[[ Dataset records, beginning ]]
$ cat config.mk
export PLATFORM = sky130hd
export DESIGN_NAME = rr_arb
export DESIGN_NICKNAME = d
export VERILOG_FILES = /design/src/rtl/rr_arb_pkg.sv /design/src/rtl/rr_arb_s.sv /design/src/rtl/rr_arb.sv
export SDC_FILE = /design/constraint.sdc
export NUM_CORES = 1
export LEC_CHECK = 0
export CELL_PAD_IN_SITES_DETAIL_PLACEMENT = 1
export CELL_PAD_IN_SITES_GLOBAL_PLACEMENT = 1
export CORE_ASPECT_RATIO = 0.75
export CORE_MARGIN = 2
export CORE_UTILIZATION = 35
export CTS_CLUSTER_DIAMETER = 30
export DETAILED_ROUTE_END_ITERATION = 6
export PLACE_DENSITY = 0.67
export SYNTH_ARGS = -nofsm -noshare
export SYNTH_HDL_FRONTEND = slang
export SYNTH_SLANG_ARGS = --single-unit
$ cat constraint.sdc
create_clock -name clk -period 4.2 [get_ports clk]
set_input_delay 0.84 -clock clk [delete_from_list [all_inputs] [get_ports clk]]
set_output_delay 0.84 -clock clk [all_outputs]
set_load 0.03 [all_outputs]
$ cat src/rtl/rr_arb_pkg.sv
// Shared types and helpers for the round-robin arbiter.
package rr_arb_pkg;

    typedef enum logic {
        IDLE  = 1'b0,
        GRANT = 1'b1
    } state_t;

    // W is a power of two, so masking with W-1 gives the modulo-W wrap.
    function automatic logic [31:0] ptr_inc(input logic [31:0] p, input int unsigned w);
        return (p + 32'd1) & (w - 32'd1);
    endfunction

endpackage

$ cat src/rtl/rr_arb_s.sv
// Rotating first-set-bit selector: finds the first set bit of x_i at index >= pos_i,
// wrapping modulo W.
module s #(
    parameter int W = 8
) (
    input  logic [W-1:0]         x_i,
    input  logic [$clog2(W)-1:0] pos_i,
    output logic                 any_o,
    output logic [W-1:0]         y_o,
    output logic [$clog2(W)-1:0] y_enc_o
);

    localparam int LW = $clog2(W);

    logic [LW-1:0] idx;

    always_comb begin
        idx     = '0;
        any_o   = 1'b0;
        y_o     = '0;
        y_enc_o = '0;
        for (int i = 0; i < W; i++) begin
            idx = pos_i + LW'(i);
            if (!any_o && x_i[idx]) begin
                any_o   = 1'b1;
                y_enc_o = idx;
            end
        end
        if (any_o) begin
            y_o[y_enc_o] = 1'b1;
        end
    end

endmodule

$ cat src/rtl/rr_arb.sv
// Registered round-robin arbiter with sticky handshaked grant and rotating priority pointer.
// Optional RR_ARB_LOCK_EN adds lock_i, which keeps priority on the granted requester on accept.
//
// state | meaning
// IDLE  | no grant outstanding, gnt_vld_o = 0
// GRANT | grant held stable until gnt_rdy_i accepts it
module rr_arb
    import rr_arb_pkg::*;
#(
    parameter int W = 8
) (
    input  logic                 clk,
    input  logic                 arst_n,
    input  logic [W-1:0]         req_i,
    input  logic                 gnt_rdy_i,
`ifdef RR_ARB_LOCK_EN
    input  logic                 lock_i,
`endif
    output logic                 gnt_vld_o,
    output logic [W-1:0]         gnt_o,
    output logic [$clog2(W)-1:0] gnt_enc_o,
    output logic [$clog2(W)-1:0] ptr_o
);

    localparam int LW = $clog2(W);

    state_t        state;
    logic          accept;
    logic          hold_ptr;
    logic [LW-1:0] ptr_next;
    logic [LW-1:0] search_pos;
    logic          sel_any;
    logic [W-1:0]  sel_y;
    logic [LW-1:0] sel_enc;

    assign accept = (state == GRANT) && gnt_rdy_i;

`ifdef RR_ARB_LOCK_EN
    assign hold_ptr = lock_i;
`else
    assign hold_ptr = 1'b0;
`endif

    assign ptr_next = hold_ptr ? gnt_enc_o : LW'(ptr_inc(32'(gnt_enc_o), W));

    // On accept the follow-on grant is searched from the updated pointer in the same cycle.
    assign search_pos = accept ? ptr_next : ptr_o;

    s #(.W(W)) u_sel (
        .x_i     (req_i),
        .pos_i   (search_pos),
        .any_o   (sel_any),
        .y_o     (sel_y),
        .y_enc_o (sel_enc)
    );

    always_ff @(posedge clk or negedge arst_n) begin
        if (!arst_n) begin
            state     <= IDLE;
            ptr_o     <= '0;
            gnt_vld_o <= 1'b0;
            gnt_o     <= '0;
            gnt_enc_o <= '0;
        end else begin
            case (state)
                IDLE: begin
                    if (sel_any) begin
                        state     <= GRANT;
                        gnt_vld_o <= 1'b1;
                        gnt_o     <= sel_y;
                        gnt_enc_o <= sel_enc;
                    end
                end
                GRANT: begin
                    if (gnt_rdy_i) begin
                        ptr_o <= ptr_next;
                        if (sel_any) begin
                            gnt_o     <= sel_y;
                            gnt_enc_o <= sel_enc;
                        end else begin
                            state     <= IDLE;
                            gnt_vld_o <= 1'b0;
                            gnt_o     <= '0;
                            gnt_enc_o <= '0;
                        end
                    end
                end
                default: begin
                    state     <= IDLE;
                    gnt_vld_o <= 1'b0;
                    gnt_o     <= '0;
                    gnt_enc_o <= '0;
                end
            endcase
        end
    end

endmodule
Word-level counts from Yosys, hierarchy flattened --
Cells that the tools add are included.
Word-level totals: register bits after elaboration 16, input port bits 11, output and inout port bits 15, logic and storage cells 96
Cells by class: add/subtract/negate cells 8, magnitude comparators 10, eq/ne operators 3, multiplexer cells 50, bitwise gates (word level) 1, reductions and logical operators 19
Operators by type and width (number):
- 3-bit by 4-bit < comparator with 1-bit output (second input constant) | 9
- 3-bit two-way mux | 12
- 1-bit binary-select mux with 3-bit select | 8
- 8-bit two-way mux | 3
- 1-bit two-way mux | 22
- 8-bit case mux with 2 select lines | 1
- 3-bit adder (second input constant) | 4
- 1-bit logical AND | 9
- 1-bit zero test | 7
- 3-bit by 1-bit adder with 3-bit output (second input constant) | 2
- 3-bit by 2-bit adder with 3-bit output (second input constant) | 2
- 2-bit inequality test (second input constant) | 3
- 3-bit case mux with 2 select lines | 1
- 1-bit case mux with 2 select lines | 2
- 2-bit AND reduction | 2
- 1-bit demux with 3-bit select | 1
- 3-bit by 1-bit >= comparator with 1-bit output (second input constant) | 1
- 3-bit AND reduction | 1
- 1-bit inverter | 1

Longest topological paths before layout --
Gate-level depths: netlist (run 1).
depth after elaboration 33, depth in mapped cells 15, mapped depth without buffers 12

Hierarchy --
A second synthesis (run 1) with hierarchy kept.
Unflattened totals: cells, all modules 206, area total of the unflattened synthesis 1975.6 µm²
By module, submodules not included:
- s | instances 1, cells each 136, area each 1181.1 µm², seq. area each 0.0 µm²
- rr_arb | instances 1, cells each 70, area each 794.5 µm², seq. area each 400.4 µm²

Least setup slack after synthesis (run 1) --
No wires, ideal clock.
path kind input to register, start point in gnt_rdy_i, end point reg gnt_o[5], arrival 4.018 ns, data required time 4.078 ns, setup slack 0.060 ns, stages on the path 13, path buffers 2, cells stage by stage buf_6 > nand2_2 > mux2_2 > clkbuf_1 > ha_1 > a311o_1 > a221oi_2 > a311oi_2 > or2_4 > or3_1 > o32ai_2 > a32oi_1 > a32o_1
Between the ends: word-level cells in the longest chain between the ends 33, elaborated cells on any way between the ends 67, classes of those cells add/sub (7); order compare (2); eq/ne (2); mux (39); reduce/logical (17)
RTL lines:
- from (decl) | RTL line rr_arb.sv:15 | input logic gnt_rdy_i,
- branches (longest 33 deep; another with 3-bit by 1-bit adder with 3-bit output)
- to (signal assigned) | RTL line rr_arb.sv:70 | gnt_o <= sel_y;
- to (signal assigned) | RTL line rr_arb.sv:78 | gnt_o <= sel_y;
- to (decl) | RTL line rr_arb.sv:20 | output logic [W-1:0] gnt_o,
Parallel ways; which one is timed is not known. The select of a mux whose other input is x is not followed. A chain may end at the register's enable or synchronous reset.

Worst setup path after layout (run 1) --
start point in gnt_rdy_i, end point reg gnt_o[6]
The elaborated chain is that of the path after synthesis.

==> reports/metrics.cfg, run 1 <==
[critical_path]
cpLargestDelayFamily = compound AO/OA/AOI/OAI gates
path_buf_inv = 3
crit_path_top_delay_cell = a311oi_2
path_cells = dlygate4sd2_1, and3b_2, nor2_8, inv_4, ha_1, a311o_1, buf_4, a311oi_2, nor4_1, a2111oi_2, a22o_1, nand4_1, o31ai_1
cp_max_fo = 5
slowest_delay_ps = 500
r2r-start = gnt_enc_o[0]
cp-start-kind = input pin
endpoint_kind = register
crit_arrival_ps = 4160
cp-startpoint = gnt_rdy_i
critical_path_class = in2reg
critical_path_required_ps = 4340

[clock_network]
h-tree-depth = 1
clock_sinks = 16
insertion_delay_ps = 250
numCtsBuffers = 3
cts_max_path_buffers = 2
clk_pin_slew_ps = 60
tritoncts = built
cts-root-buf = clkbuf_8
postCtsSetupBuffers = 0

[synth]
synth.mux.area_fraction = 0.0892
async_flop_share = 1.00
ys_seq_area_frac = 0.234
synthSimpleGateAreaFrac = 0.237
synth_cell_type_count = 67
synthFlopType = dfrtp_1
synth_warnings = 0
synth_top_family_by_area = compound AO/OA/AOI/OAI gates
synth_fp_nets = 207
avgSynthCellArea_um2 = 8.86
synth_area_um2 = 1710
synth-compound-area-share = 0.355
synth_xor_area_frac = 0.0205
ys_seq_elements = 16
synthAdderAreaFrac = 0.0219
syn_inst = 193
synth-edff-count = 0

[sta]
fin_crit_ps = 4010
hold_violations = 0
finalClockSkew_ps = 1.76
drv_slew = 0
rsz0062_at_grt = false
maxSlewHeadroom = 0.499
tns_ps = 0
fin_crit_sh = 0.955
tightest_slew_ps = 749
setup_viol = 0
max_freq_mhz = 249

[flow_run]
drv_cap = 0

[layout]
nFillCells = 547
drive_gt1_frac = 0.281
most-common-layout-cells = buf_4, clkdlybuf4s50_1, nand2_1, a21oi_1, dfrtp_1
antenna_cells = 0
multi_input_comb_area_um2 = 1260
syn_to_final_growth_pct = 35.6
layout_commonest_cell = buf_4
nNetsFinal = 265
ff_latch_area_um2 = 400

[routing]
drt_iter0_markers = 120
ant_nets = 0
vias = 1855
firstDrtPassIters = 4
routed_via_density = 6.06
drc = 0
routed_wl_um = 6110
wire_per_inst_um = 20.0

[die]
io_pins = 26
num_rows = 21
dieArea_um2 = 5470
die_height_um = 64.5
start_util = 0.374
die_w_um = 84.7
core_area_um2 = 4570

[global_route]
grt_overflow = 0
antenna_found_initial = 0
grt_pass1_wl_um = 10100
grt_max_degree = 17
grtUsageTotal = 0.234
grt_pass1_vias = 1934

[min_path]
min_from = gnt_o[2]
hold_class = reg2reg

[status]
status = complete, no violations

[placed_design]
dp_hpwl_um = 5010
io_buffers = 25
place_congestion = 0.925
[[ Dataset records, end ]]
> Exercise instructions: Extract exactly and only the lines above from the line containing "fin_crit_sh = 0.955" through the line containing "antenna_cells = 0", both end lines included.

> Reply to the exercise:
fin_crit_sh = 0.955
tightest_slew_ps = 749
setup_viol = 0
max_freq_mhz = 249

[flow_run]
drv_cap = 0

[layout]
nFillCells = 547
drive_gt1_frac = 0.281
most-common-layout-cells = buf_4, clkdlybuf4s50_1, nand2_1, a21oi_1, dfrtp_1
antenna_cells = 0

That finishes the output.